**Items listed in a dataset**
'''

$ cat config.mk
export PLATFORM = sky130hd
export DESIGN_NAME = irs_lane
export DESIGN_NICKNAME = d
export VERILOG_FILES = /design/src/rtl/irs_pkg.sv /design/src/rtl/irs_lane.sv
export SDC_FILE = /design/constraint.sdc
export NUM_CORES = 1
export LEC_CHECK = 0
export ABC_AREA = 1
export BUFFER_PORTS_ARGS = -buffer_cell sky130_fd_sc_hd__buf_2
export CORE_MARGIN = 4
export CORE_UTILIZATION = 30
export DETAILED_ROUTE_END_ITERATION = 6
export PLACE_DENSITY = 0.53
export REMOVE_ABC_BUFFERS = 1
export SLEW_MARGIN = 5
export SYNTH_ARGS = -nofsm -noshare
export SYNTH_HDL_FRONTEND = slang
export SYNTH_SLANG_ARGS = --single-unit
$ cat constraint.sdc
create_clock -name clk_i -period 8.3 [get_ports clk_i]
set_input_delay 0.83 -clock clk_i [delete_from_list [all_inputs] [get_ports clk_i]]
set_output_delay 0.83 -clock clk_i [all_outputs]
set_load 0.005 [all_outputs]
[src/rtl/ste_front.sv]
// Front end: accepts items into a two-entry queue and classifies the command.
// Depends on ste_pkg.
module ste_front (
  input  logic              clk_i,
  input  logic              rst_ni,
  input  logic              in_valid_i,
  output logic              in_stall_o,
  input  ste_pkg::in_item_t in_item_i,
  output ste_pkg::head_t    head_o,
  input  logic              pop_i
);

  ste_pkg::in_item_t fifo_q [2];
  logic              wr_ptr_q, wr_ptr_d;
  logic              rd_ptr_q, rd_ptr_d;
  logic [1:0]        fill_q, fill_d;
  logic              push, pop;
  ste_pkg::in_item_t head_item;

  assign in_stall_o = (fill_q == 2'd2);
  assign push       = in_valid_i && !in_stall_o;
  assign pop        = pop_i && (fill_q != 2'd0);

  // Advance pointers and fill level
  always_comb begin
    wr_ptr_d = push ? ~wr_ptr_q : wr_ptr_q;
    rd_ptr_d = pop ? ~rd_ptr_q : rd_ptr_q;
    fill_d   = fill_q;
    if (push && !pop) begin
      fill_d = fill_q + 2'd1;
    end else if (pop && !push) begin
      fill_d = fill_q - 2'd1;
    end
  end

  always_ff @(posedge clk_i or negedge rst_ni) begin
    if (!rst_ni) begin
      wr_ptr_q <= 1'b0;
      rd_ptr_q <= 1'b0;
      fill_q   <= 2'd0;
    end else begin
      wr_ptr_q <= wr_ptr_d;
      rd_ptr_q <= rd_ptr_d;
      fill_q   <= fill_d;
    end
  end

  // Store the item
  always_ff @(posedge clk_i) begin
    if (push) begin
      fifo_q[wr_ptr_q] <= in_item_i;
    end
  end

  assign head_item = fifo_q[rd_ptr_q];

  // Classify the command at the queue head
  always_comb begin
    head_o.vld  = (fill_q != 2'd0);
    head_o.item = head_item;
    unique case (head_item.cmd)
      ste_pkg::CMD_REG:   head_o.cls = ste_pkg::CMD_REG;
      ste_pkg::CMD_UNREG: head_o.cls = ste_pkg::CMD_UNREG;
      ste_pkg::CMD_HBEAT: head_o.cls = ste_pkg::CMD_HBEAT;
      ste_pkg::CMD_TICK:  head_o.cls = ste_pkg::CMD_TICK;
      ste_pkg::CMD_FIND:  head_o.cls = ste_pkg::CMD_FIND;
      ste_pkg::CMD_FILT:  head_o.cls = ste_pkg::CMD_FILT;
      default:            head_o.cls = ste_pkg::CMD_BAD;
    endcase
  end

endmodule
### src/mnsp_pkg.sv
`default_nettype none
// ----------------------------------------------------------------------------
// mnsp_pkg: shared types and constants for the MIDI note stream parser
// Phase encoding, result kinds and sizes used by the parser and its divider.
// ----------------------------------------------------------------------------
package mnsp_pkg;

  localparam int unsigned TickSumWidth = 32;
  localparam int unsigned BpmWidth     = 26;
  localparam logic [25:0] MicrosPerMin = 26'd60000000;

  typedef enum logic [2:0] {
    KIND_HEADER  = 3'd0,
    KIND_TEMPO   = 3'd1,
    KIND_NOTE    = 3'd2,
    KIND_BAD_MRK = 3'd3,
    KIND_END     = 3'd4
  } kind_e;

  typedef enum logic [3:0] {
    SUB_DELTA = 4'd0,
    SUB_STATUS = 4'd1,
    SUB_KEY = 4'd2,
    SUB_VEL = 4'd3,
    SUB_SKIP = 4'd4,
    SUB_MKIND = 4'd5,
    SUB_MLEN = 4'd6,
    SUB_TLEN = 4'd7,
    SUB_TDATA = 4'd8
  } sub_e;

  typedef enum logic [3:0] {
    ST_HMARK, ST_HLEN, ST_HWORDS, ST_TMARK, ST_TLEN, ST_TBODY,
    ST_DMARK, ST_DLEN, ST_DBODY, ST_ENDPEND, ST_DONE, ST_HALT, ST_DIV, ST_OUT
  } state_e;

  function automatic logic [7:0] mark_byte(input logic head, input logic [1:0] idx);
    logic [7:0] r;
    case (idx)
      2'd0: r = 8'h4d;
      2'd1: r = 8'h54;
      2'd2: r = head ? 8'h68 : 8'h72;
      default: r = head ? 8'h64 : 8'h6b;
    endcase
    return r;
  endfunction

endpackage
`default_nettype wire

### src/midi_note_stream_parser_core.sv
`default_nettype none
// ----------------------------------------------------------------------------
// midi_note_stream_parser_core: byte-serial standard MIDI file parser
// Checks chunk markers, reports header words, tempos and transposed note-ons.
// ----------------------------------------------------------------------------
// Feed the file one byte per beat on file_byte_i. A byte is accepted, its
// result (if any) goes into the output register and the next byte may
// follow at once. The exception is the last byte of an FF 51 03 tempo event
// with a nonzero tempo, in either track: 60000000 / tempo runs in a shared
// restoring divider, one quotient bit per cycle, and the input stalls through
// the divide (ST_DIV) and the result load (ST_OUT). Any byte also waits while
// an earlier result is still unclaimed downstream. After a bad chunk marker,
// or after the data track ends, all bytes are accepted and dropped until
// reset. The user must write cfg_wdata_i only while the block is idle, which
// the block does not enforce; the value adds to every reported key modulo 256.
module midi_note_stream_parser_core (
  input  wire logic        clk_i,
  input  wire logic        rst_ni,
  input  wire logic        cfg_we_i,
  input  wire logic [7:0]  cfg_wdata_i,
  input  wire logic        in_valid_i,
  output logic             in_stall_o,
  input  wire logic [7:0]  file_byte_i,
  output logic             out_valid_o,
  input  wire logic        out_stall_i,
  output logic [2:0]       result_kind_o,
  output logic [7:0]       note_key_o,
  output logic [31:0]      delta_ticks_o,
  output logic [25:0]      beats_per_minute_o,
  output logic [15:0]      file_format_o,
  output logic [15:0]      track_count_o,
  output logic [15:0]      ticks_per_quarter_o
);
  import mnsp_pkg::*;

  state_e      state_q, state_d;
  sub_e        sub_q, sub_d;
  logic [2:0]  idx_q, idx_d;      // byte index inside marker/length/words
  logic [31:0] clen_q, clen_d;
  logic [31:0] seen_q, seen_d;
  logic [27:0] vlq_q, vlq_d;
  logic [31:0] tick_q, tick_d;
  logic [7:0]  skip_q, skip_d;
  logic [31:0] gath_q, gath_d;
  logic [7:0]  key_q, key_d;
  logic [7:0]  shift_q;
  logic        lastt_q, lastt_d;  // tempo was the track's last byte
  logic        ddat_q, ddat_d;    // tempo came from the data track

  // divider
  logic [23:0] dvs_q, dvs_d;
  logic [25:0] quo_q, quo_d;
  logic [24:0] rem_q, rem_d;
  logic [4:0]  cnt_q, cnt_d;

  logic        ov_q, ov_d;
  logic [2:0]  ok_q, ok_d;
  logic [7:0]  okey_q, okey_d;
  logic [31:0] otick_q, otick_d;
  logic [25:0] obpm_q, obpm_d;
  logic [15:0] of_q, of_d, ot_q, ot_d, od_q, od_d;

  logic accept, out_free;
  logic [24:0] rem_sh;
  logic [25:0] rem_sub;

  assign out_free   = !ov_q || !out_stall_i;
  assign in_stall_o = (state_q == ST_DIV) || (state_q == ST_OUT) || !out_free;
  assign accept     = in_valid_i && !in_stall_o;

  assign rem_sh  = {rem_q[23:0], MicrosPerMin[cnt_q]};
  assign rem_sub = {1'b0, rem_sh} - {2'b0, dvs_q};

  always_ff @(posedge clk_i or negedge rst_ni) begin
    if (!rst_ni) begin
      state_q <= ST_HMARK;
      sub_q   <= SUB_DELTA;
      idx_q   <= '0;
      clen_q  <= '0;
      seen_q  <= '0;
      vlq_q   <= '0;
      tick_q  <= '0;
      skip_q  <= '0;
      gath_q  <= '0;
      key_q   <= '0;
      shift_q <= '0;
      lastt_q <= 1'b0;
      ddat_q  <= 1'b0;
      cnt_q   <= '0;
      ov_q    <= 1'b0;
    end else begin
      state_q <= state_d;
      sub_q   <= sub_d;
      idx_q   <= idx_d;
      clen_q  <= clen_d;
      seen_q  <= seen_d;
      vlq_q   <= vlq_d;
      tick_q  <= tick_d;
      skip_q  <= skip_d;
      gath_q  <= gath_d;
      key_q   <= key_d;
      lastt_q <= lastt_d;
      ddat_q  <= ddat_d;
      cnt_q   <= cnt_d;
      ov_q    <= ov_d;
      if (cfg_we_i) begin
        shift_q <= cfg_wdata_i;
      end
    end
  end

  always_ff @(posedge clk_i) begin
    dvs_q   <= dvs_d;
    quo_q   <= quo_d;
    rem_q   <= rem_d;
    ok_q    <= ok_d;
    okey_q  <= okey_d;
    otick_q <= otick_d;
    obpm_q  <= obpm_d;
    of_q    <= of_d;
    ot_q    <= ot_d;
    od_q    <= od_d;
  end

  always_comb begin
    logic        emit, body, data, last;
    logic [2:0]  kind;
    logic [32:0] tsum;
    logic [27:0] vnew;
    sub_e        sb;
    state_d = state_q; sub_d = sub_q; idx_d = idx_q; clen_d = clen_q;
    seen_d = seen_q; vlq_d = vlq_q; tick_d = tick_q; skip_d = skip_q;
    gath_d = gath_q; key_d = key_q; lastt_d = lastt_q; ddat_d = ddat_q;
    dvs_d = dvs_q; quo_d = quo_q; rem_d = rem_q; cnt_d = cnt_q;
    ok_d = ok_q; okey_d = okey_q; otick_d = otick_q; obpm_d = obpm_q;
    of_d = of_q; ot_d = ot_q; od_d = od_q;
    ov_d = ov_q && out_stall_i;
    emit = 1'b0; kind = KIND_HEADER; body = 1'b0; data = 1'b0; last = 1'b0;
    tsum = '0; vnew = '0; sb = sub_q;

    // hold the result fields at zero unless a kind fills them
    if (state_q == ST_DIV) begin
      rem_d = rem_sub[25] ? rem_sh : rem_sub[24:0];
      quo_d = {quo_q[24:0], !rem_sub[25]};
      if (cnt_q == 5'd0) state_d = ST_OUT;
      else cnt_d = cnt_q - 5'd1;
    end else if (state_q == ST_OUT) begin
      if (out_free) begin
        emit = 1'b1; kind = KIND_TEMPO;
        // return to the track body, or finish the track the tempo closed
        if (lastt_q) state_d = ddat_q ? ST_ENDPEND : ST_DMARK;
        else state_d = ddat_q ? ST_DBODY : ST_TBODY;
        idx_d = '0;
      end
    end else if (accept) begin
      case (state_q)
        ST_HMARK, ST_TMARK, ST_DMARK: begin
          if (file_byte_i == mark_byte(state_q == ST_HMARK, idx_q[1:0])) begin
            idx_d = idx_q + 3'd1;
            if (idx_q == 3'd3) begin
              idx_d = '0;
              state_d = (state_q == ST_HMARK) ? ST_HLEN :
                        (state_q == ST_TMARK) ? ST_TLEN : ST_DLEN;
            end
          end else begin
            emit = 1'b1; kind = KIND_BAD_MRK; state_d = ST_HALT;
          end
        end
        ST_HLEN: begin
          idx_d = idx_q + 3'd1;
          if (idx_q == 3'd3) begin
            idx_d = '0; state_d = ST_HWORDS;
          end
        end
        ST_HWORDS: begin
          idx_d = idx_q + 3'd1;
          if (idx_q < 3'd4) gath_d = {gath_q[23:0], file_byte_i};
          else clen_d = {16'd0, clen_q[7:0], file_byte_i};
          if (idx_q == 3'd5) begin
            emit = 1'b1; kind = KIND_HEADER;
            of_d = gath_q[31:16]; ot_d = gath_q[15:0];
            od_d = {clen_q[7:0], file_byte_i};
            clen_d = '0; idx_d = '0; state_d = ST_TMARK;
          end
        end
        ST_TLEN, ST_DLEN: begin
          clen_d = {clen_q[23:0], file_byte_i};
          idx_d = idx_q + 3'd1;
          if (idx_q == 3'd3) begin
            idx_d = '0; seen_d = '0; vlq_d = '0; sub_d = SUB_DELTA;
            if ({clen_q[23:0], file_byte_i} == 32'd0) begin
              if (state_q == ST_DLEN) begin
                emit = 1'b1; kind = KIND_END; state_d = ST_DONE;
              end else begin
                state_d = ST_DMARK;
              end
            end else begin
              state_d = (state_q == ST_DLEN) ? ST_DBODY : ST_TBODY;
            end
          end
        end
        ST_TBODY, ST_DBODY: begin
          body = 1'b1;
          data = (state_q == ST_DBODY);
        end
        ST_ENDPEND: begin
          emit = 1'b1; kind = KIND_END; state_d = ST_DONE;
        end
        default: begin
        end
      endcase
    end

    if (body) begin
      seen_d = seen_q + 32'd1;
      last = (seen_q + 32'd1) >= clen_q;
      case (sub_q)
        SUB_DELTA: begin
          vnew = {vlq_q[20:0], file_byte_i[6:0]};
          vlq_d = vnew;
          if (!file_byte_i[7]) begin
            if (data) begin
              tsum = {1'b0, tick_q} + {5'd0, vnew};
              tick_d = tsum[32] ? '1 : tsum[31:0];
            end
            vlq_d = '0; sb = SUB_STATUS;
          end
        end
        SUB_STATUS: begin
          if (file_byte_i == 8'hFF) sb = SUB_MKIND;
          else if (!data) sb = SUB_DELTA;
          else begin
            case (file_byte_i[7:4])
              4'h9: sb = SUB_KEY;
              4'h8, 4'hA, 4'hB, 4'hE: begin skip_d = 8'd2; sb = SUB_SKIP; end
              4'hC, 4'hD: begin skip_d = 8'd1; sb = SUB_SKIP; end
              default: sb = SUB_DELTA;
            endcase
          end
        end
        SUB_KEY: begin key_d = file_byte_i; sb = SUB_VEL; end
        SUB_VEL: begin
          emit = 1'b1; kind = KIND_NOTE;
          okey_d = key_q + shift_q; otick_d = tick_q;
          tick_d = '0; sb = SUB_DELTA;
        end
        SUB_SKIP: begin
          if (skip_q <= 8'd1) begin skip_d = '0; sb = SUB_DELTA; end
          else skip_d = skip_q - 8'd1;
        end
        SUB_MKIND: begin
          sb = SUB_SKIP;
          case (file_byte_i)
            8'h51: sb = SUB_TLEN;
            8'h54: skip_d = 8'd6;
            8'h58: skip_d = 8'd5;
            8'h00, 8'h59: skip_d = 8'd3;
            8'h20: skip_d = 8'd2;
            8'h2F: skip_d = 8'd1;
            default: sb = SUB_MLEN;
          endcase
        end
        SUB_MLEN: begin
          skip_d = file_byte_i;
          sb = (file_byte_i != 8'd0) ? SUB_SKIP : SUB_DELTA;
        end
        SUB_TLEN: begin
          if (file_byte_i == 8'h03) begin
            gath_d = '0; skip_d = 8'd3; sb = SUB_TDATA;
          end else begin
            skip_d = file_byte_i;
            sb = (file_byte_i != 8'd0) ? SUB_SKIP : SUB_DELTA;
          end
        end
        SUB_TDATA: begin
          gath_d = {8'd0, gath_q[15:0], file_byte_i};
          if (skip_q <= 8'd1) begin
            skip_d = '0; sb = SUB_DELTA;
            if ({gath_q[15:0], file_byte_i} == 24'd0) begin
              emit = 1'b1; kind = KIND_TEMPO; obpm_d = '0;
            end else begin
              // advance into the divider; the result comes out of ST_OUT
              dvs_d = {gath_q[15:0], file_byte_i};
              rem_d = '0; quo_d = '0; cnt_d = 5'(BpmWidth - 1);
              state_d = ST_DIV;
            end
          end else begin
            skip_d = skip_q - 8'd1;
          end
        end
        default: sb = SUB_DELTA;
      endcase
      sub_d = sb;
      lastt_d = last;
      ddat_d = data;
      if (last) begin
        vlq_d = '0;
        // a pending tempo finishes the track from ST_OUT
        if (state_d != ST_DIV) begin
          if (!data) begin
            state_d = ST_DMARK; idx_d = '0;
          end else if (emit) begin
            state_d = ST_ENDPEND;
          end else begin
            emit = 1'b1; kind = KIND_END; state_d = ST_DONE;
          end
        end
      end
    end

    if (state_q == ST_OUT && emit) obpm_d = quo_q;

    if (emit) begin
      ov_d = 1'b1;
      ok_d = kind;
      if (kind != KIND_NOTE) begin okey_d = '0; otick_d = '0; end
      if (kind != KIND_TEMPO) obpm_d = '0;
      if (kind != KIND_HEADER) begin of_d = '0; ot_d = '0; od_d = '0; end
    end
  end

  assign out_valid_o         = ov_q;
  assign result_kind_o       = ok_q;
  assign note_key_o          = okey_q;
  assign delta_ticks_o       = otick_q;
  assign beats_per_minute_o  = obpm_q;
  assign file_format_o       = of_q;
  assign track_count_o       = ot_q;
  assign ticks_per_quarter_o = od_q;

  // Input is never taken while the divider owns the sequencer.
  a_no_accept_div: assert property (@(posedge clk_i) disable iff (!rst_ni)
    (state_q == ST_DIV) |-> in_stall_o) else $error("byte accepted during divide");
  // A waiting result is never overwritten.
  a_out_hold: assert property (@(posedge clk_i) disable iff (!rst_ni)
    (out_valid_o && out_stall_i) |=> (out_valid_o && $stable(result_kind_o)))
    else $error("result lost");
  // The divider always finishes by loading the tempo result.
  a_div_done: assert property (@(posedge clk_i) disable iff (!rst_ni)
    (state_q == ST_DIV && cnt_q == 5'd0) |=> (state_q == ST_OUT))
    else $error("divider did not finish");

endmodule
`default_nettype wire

'''

**WHAT IS NEEDED**
Where a line of the data above includes the string "accepted", pull it out.

**EXERCISE RESULT**
// Feed the file one byte per beat on file_byte_i. A byte is accepted, its
// or after the data track ends, all bytes are accepted and dropped until
    (state_q == ST_DIV) |-> in_stall_o) else $error("byte accepted during divide");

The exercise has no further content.